As he racked up his 17 Grand Slam titles, Federer was top dog, but three majors in the past three years has given the 31-year-old Wawrinka belief that he is on more of an even footing.
"For sure now I'm more confident with myself," said Wawrinka, who won the US Open last September. "When I step on the court, doesn't matter who I play, I know what I have to do if I want to win.
"For sure, against Roger, it's always special because he's so good. He's the best player of all time. He has [an] answer for everything. But I managed to beat him in a Grand Slam [at the French Open], so we'll see. Most important is that I step on the court and I play my best tennis."
Wawrinka's emergence from Federer's shadow really began in May 2013, when Wawrinka began working with coach Magnus Norman, the Swede who reached world No. 2 as a player and made the French Open final in 2000.
Norman gave Wawrinka the belief in his ability he needed, and he won his first Slam title at the Australian Open in 2014, before going on to beat Federer to win his first Masters 1000 crown in Monte Carlo in 2014, his favorite match against Federer.
After a six-month injury layoff, few expected Federer to get this far in Melbourne, but with an 18-3 record against Wawrinka, he says he believes he can get to another Grand Slam final at the age of 35.
And when they walk out on Rod Laver Arena on Thursday evening, Norman admits Federer might still have a psychological edge.
"If you look at the way he was playing against [Kei Nishikori in the fourth round] and also the matches before, I think everybody knows that Roger is the favorite," he said after Wawrinka's win over Jo-Wilfried Tsonga in the quarterfinal.
"Roger is Roger; it doesn't matter if he's ranked 17 or when he's playing like he was a few nights before against Nishikori, you feel like his level is there for sure, his confidence is there, his movement is there and he's as good as he has always been."

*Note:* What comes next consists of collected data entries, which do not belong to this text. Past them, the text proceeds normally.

<file path="config.mk">
export PLATFORM = sky130hd
export DESIGN_NAME = id_stage_top
export DESIGN_NICKNAME = d
export VERILOG_FILES = /design/src/hdl/id_pkg.sv /design/src/hdl/id_dec_if.sv /design/src/hdl/id_decoder.sv /design/src/hdl/id_regfile.sv /design/src/hdl/id_ctrl_regs.sv /design/src/hdl/id_issue.sv /design/src/hdl/id_stage_top.sv
export VERILOG_INCLUDE_DIRS = /design/src /design/src/hdl
export SDC_FILE = /design/constraint.sdc
export NUM_CORES = 2
export LEC_CHECK = 0
export BUFFER_PORTS_ARGS = -buffer_cell sky130_fd_sc_hd__clkbuf_2
export CAP_MARGIN = 25
export CORE_ASPECT_RATIO = 0.8
export CORE_MARGIN = 5
export CORE_UTILIZATION = 57
export CTS_CLUSTER_DIAMETER = 40
export DETAILED_ROUTE_END_ITERATION = 8
export HOLD_SLACK_MARGIN = 0.15
export PLACE_DENSITY = 0.77
export SLEW_MARGIN = 20
export SYNTH_ARGS = -nofsm -noshare
export SYNTH_HDL_FRONTEND = slang
export SYNTH_SLANG_ARGS = --single-unit
</file>
<file path="constraint.sdc">
create_clock -name clk -period 3.7 [get_ports clk]
set_input_delay 0.74 -clock clk [delete_from_list [all_inputs] [get_ports clk]]
set_output_delay 0.74 -clock clk [all_outputs]
set_load 0.03 [all_outputs]
</file>
<file path="src/hdl/id_cfg.svh">
//////////////////////////////
// Sizing and address map of the RV32 decode stage
// The decoder and the LFSR assume a data width of 32
// Credit depth must fit the 3 bit credit counter
//////////////////////////////

`ifndef ID_CFG_SVH
`define ID_CFG_SVH

// Data and instruction width
`define ID_XLEN 32

// Architectural register count including x0
`define ID_NREGS 32

// Entries in the execute buffer and credits granted after reset
`define ID_CREDITS 4

// Control register port address width and register map
`define ID_CFG_AW 2
`define ID_CFG_CTRL 0
`define ID_CFG_PERIOD 1

// Start value of the dummy operand LFSR which must never be zero
`define ID_LFSR_SEED 32'h1D87_2B41

`endif

</file>
<file path="src/hdl/id_pkg.sv">
//////////////////////////////
// Types shared by the decode stage RTL and its testbench
// Unit bit positions are fixed by the UNIT_* constants
//////////////////////////////

`default_nettype none

`include "id_cfg.svh"

package id_pkg;

  // Data words and register indices
  typedef logic [`ID_XLEN-1:0] word_t;
  typedef logic [$clog2(`ID_NREGS)-1:0] reg_addr_t;

  // One enable per functional unit
  typedef logic [4:0] unit_vec_t;

  localparam unit_vec_t UNIT_ALU = 5'b00001;
  localparam unit_vec_t UNIT_MUL = 5'b00010;
  localparam unit_vec_t UNIT_LSU = 5'b00100;
  localparam unit_vec_t UNIT_CSR = 5'b01000;
  localparam unit_vec_t UNIT_SYS = 5'b10000;

  // Credit counter and dummy period
  typedef logic [2:0] credit_t;
  typedef logic [7:0] period_t;

  // Operation handed to execute
  typedef enum logic [3:0] {
    OP_ADD,
    OP_SUB,
    OP_AND,
    OP_OR,
    OP_XOR,
    OP_MUL,
    OP_LOAD,
    OP_STORE,
    OP_CSRRW,
    OP_ECALL,
    OP_EBREAK,
    OP_MRET,
    OP_WFI,
    OP_NONE
  } op_e;

  // Source of operand b
  typedef enum logic [1:0] {
    OPB_REG,
    OPB_IMM,
    OPB_NONE
  } opb_sel_e;

endpackage

`default_nettype wire

</file>
<file path="src/hdl/id_dec_if.sv">
//////////////////////////////
// Decoded instruction from decoder to issue block
// Purely combinational and follows the held instruction
//////////////////////////////

`timescale 1ns/1ns
`default_nettype none

interface id_dec_if;

  id_pkg::unit_vec_t units;
  id_pkg::op_e       op;
  id_pkg::opb_sel_e  opb_sel;
  id_pkg::reg_addr_t rs1;
  id_pkg::reg_addr_t rs2;
  logic              rs1_re;
  logic              rs2_re;
  id_pkg::reg_addr_t rd;
  logic              rf_we;
  id_pkg::word_t     imm;
  logic              illegal;

  // Decoder side
  modport dec (
    output units, op, opb_sel, rs1, rs2, rs1_re, rs2_re, rd, rf_we, imm, illegal
  );

  // Issue side
  modport iss (
    input units, op, opb_sel, rs1, rs2, rs1_re, rs2_re, rd, rf_we, imm, illegal
  );

endinterface

`default_nettype wire

</file>
<file path="src/hdl/id_decoder.sv">
//////////////////////////////
// RV32 subset decoder for OP, ADDI, LOAD, STORE, CSRRW and SYSTEM
// Anything else is flagged illegal with no unit and no write
//////////////////////////////

`timescale 1ns/1ns
`default_nettype none

`include "id_cfg.svh"

module id_decoder (
  input  id_pkg::word_t instr_i,
  id_dec_if.dec         dec
);

  logic [6:0]    opcode;
  logic [2:0]    funct3;
  logic [6:0]    funct7;
  id_pkg::word_t imm_i_type;
  id_pkg::word_t imm_s_type;

  assign opcode = instr_i[6:0];
  assign funct3 = instr_i[14:12];
  assign funct7 = instr_i[31:25];

  // Sign extended immediates for I and S formats
  assign imm_i_type = {{(`ID_XLEN-12){instr_i[31]}}, instr_i[31:20]};
  assign imm_s_type = {{(`ID_XLEN-12){instr_i[31]}}, instr_i[31:25], instr_i[11:7]};

  // Register fields sit at fixed positions in every format
  assign dec.rs1 = instr_i[19:15];
  assign dec.rs2 = instr_i[24:20];
  assign dec.rd  = instr_i[11:7];

  always_comb begin
    dec.units   = '0;
    dec.op      = id_pkg::OP_NONE;
    dec.opb_sel = id_pkg::OPB_NONE;
    dec.rs1_re  = 1'b0;
    dec.rs2_re  = 1'b0;
    dec.rf_we   = 1'b0;
    dec.imm     = '0;
    dec.illegal = 1'b0;

    case (opcode)
      // Register to register ALU and MUL
      7'b0110011: begin
        dec.units   = id_pkg::UNIT_ALU;
        dec.opb_sel = id_pkg::OPB_REG;
        dec.rs1_re  = 1'b1;
        dec.rs2_re  = 1'b1;
        dec.rf_we   = 1'b1;
        case ({funct7, funct3})
          {7'h00, 3'b000}: dec.op = id_pkg::OP_ADD;
          {7'h20, 3'b000}: dec.op = id_pkg::OP_SUB;
          {7'h00, 3'b111}: dec.op = id_pkg::OP_AND;
          {7'h00, 3'b110}: dec.op = id_pkg::OP_OR;
          {7'h00, 3'b100}: dec.op = id_pkg::OP_XOR;
          {7'h01, 3'b000}: begin
            dec.op    = id_pkg::OP_MUL;
            dec.units = id_pkg::UNIT_MUL;
          end
          default: dec.illegal = 1'b1;
        endcase
      end
      // Only ADDI from the OP-IMM group
      7'b0010011: begin
        dec.units   = id_pkg::UNIT_ALU;
        dec.op      = id_pkg::OP_ADD;
        dec.opb_sel = id_pkg::OPB_IMM;
        dec.rs1_re  = 1'b1;
        dec.rf_we   = 1'b1;
        dec.imm     = imm_i_type;
        dec.illegal = (funct3 != 3'b000);
      end
      // Loads of byte, half and word, signed or not
      7'b0000011: begin
        dec.units   = id_pkg::UNIT_LSU;
        dec.op      = id_pkg::OP_LOAD;
        dec.opb_sel = id_pkg::OPB_IMM;
        dec.rs1_re  = 1'b1;
        dec.rf_we   = 1'b1;
        dec.imm     = imm_i_type;
        dec.illegal = (funct3 == 3'b011) || funct3[2] && funct3[1];
      end
      // Stores carry the offset as operand b and still read rs2
      7'b0100011: begin
        dec.units   = id_pkg::UNIT_LSU;
        dec.op      = id_pkg::OP_STORE;
        dec.opb_sel = id_pkg::OPB_IMM;
        dec.rs1_re  = 1'b1;
        dec.rs2_re  = 1'b1;
        dec.imm     = imm_s_type;
        dec.illegal = (funct3[2] || funct3 == 3'b011);
      end
      7'b1110011: begin
        if (funct3 == 3'b001) begin
          // CSRRW passes the CSR address as the immediate
          dec.units   = id_pkg::UNIT_CSR;
          dec.op      = id_pkg::OP_CSRRW;
          dec.opb_sel = id_pkg::OPB_IMM;
          dec.rs1_re  = 1'b1;
          dec.rf_we   = 1'b1;
          dec.imm     = imm_i_type;
        end else begin
          // SYSTEM encodings are matched on the whole word
          dec.units = id_pkg::UNIT_SYS;
          case (instr_i)
            32'h0000_0073: dec.op = id_pkg::OP_ECALL;
            32'h0010_0073: dec.op = id_pkg::OP_EBREAK;
            32'h3020_0073: dec.op = id_pkg::OP_MRET;
            32'h1050_0073: dec.op = id_pkg::OP_WFI;
            default:       dec.illegal = 1'b1;
          endcase
        end
      end
      default: dec.illegal = 1'b1;
    endcase

    // An illegal encoding must not reach any unit or the register file
    if (dec.illegal) begin
      dec.units   = '0;
      dec.op      = id_pkg::OP_NONE;
      dec.opb_sel = id_pkg::OPB_NONE;
      dec.rs1_re  = 1'b0;
      dec.rs2_re  = 1'b0;
      dec.rf_we   = 1'b0;
      dec.imm     = '0;
    end
  end

endmodule

`default_nettype wire

</file>
<file path="src/hdl/id_regfile.sv">
//////////////////////////////
// Two read ports and one write port
// x0 reads zero and ignores writes
// A write in the same cycle is bypassed to the readers
//////////////////////////////

`timescale 1ns/1ns
`default_nettype none

`include "id_cfg.svh"

module id_regfile (
  input  logic              clk,
  input  logic              rst_i,
  input  id_pkg::reg_addr_t raddr_a_i,
  input  id_pkg::reg_addr_t raddr_b_i,
  output id_pkg::word_t     rdata_a_o,
  output id_pkg::word_t     rdata_b_o,
  input  logic              we_i,
  input  id_pkg::reg_addr_t waddr_i,
  input  id_pkg::word_t     wdata_i
);

  // No storage exists for x0
  id_pkg::word_t regs_q [1:`ID_NREGS-1];

  // Bypassed read of one port
  function automatic id_pkg::word_t read_port(input id_pkg::reg_addr_t addr);
    if (addr == '0) begin
      return '0;
    end else if (we_i && (waddr_i == addr)) begin
      return wdata_i;
    end
    return regs_q[addr];
  endfunction

  always_comb begin
    rdata_a_o = read_port(raddr_a_i);
    rdata_b_o = read_port(raddr_b_i);
  end

  always_ff @(posedge clk) begin
    if (rst_i) begin
      for (int i = 1; i < `ID_NREGS; i++) begin
        regs_q[i] <= '0;
      end
    end else if (we_i && (waddr_i != '0)) begin
      regs_q[waddr_i] <= wdata_i;
    end
  end

endmodule

`default_nettype wire

</file>
<file path="src/hdl/id_ctrl_regs.sv">
//////////////////////////////
// Halt, dummy enable and dummy period
// Writes to unmapped addresses are dropped
//////////////////////////////

`timescale 1ns/1ns
`default_nettype none

`include "id_cfg.svh"

module id_ctrl_regs (
  input  logic                  clk,
  input  logic                  rst_i,
  input  logic                  cfg_we_i,
  input  logic [`ID_CFG_AW-1:0] cfg_addr_i,
  input  id_pkg::word_t         cfg_wdata_i,
  output logic                  halt_o,
  output logic                  dummy_en_o,
  output id_pkg::period_t       period_o
);

  logic ctrl_sel;
  logic period_sel;

  // Address decode of the two mapped registers
  assign ctrl_sel   = cfg_we_i && (cfg_addr_i == `ID_CFG_AW'(`ID_CFG_CTRL));
  assign period_sel = cfg_we_i && (cfg_addr_i == `ID_CFG_AW'(`ID_CFG_PERIOD));

  //////////////////////////////
  // CTRL register
  //////////////////////////////

  // Bit 0 freezes the stage and bit 1 enables dummy insertion
  always_ff @(posedge clk) begin
    if (rst_i) begin
      halt_o     <= 1'b0;
      dummy_en_o <= 1'b0;
    end else if (ctrl_sel) begin
      halt_o     <= cfg_wdata_i[0];
      dummy_en_o <= cfg_wdata_i[1];
    end
  end

  //////////////////////////////
  // PERIOD register
  //////////////////////////////

  // Zero is kept as written and treated as one by the issue block
  always_ff @(posedge clk) begin
    if (rst_i) begin
      period_o <= id_pkg::period_t'(1);
    end else if (period_sel) begin
      period_o <= cfg_wdata_i[$bits(id_pkg::period_t)-1:0];
    end
  end

endmodule

`default_nettype wire

</file>
<file path="src/hdl/id_issue.sv">
//////////////////////////////
// One entry holding register, credit counter and ID/EX register
// Dummies are only inserted ahead of a waiting real instruction
// Execute must never return more credits than it received
//////////////////////////////

`timescale 1ns/1ns
`default_nettype none

`include "id_cfg.svh"

module id_issue (
  input  logic              clk,
  input  logic              rst_i,
  input  logic              instr_valid_i,
  input  id_pkg::word_t     instr_i,
  output logic              id_ready_o,
  input  logic              kill_i,
  input  logic              halt_i,
  input  logic              dummy_en_i,
  input  id_pkg::period_t   period_i,
  output id_pkg::word_t     held_instr_o,
  id_dec_if.iss             dec,
  output id_pkg::reg_addr_t raddr_a_o,
  output id_pkg::reg_addr_t raddr_b_o,
  input  id_pkg::word_t     rdata_a_i,
  input  id_pkg::word_t     rdata_b_i,
  input  logic              ex_credit_i,
  output logic              ex_valid_o,
  output logic              ex_dummy_o,
  output id_pkg::unit_vec_t ex_units_o,
  output id_pkg::op_e       ex_op_o,
  output id_pkg::word_t     ex_operand_a_o,
  output id_pkg::word_t     ex_operand_b_o,
  output id_pkg::reg_addr_t ex_rd_o,
  output logic              ex_rf_we_o,
  output logic              ex_illegal_o
);

  // Galois taps for x^32 + x^22 + x^2 + x + 1
  localparam id_pkg::word_t LFSR_TAPS = 32'h8020_0003;

  logic            hold_valid_q;
  id_pkg::word_t   hold_instr_q;
  id_pkg::credit_t credit_q;
  id_pkg::period_t real_cnt_q;
  id_pkg::period_t period_eff;
  id_pkg::word_t   lfsr_q;
  id_pkg::word_t   lfsr_nxt;
  id_pkg::word_t   opa_real;
  id_pkg::word_t   opb_real;
  logic            accept;
  logic            slot;
  logic            dummy_due;
  logic            issue_real;
  logic            issue_dummy;

  //////////////////////////////
  // Issue decision
  //////////////////////////////

  assign period_eff = (period_i == '0) ? id_pkg::period_t'(1) : period_i;
  assign dummy_due  = dummy_en_i && (real_cnt_q >= period_eff);

  // An issue slot needs a held instruction, a credit and no halt or kill
  assign slot        = hold_valid_q && (credit_q != '0) && !halt_i && !kill_i;
  assign issue_dummy = slot && dummy_due;
  assign issue_real  = slot && !dummy_due;

  // Kill always lets fetch proceed so the flushed slot can refill
  assign id_ready_o = kill_i || (!halt_i && (!hold_valid_q || issue_real));
  assign accept     = instr_valid_i && id_ready_o;

  // Register addresses of the held instruction go to the register file
  assign held_instr_o = hold_instr_q;
  assign raddr_a_o    = dec.rs1;
  assign raddr_b_o    = dec.rs2;

  // Operands of a real instruction with unread sources forced to zero
  assign opa_real = dec.rs1_re ? rdata_a_i : '0;
  always_comb begin
    case (dec.opb_sel)
      id_pkg::OPB_REG: opb_real = dec.rs2_re ? rdata_b_i : '0;
      id_pkg::OPB_IMM: opb_real = dec.imm;
      default:         opb_real = '0;
    endcase
  end

  assign lfsr_nxt = {1'b0, lfsr_q[`ID_XLEN-1:1]} ^ ({`ID_XLEN{lfsr_q[0]}} & LFSR_TAPS);

  //////////////////////////////
  // Control state
  //////////////////////////////

  always_ff @(posedge clk) begin
    if (rst_i) begin
      hold_valid_q <= 1'b0;
      credit_q     <= id_pkg::credit_t'(`ID_CREDITS);
      real_cnt_q   <= '0;
      lfsr_q       <= `ID_LFSR_SEED;
      ex_valid_o   <= 1'b0;
      ex_dummy_o   <= 1'b0;
      ex_units_o   <= '0;
      ex_rf_we_o   <= 1'b0;
      ex_illegal_o <= 1'b0;
    end else begin
      // A new instruction wins over the flush of the previous one
      if (accept) begin
        hold_valid_q <= 1'b1;
      end else if (kill_i || issue_real) begin
        hold_valid_q <= 1'b0;
      end

      credit_q <= credit_q - id_pkg::credit_t'(slot) + id_pkg::credit_t'(ex_credit_i);

      // Real issues since the last dummy saturate at the period
      if (!dummy_en_i || issue_dummy) begin
        real_cnt_q <= '0;
      end else if (issue_real && (real_cnt_q < period_eff)) begin
        real_cnt_q <= real_cnt_q + 1'b1;
      end

      if (issue_dummy) begin
        lfsr_q <= lfsr_nxt;
      end

      ex_valid_o <= slot;
      ex_dummy_o <= issue_dummy;
      if (issue_real) begin
        ex_units_o   <= dec.units;
        ex_rf_we_o   <= dec.rf_we;
        ex_illegal_o <= dec.illegal;
      end else if (issue_dummy) begin
        ex_units_o   <= id_pkg::UNIT_ALU;
        ex_rf_we_o   <= 1'b0;
        ex_illegal_o <= 1'b0;
      end
    end
  end

  //////////////////////////////
  // Payload
  //////////////////////////////

  always_ff @(posedge clk) begin
    if (accept) begin
      hold_instr_q <= instr_i;
    end
    if (issue_real) begin
      ex_op_o        <= dec.op;
      ex_operand_a_o <= opa_real;
      ex_operand_b_o <= opb_real;
      ex_rd_o        <= dec.rd;
    end else if (issue_dummy) begin
      // Dummy is an ADD of two LFSR words into x0
      ex_op_o        <= id_pkg::OP_ADD;
      ex_operand_a_o <= lfsr_q;
      ex_operand_b_o <= lfsr_nxt;
      ex_rd_o        <= '0;
    end
  end

endmodule

`default_nettype wire

</file>
<file path="src/hdl/id_stage_top.sv">
//////////////////////////////
// Decode stage top with plain ports
// No forwarding beyond the same cycle register write
//////////////////////////////

`timescale 1ns/1ns
`default_nettype none

`include "id_cfg.svh"

module id_stage_top (
  input  logic                  clk,
  input  logic                  rst_i,
  input  logic                  instr_valid_i,
  input  id_pkg::word_t         instr_i,
  output logic                  id_ready_o,
  input  logic                  kill_i,
  input  logic                  cfg_we_i,
  input  logic [`ID_CFG_AW-1:0] cfg_addr_i,
  input  id_pkg::word_t         cfg_wdata_i,
  input  logic                  wb_we_i,
  input  id_pkg::reg_addr_t     wb_addr_i,
  input  id_pkg::word_t         wb_data_i,
  input  logic                  ex_credit_i,
  output logic                  ex_valid_o,
  output logic                  ex_dummy_o,
  output id_pkg::unit_vec_t     ex_units_o,
  output id_pkg::op_e           ex_op_o,
  output id_pkg::word_t         ex_operand_a_o,
  output id_pkg::word_t         ex_operand_b_o,
  output id_pkg::reg_addr_t     ex_rd_o,
  output logic                  ex_rf_we_o,
  output logic                  ex_illegal_o
);

  logic              halt;
  logic              dummy_en;
  id_pkg::period_t   period;
  id_pkg::word_t     held_instr;
  id_pkg::reg_addr_t raddr_a;
  id_pkg::reg_addr_t raddr_b;
  id_pkg::word_t     rdata_a;
  id_pkg::word_t     rdata_b;

  // Decoded fields of the held instruction
  id_dec_if dec_if ();

  id_ctrl_regs u_ctrl_regs (
    .clk         (clk),
    .rst_i       (rst_i),
    .cfg_we_i    (cfg_we_i),
    .cfg_addr_i  (cfg_addr_i),
    .cfg_wdata_i (cfg_wdata_i),
    .halt_o      (halt),
    .dummy_en_o  (dummy_en),
    .period_o    (period)
  );

  id_regfile u_regfile (
    .clk       (clk),
    .rst_i     (rst_i),
    .raddr_a_i (raddr_a),
    .raddr_b_i (raddr_b),
    .rdata_a_o (rdata_a),
    .rdata_b_o (rdata_b),
    .we_i      (wb_we_i),
    .waddr_i   (wb_addr_i),
    .wdata_i   (wb_data_i)
  );

  id_decoder u_decoder (
    .instr_i (held_instr),
    .dec     (dec_if.dec)
  );

  id_issue u_issue (
    .clk            (clk),
    .rst_i          (rst_i),
    .instr_valid_i  (instr_valid_i),
    .instr_i        (instr_i),
    .id_ready_o     (id_ready_o),
    .kill_i         (kill_i),
    .halt_i         (halt),
    .dummy_en_i     (dummy_en),
    .period_i       (period),
    .held_instr_o   (held_instr),
    .dec            (dec_if.iss),
    .raddr_a_o      (raddr_a),
    .raddr_b_o      (raddr_b),
    .rdata_a_i      (rdata_a),
    .rdata_b_i      (rdata_b),
    .ex_credit_i    (ex_credit_i),
    .ex_valid_o     (ex_valid_o),
    .ex_dummy_o     (ex_dummy_o),
    .ex_units_o     (ex_units_o),
    .ex_op_o        (ex_op_o),
    .ex_operand_a_o (ex_operand_a_o),
    .ex_operand_b_o (ex_operand_b_o),
    .ex_rd_o        (ex_rd_o),
    .ex_rf_we_o     (ex_rf_we_o),
    .ex_illegal_o   (ex_illegal_o)
  );

endmodule

`default_nettype wire

</file>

Federer thrashed Wawrinka the last time they played in a Grand Slam, at the US Open in 2015, when conditions were just as fast as they have been here this fortnight.
But what has also changed is that Wawrinka generally improves as tournaments progress, and he has won all three of his major finals.
"That's also there somewhere," said Norman, who feels Wawrinka has not quite hit top form yet here. "That's for sure an advantage for Stan."
And even if Federer comes flying out of the blocks, as he tends to do, the chances are that Wawrinka won't panic.
"That's one of the things he really improved," Norman said. "He's more calm. He knows that the longer the match goes the better his chances are, so he's more calm in the beginning of matches. That's one of the things that he improved a lot."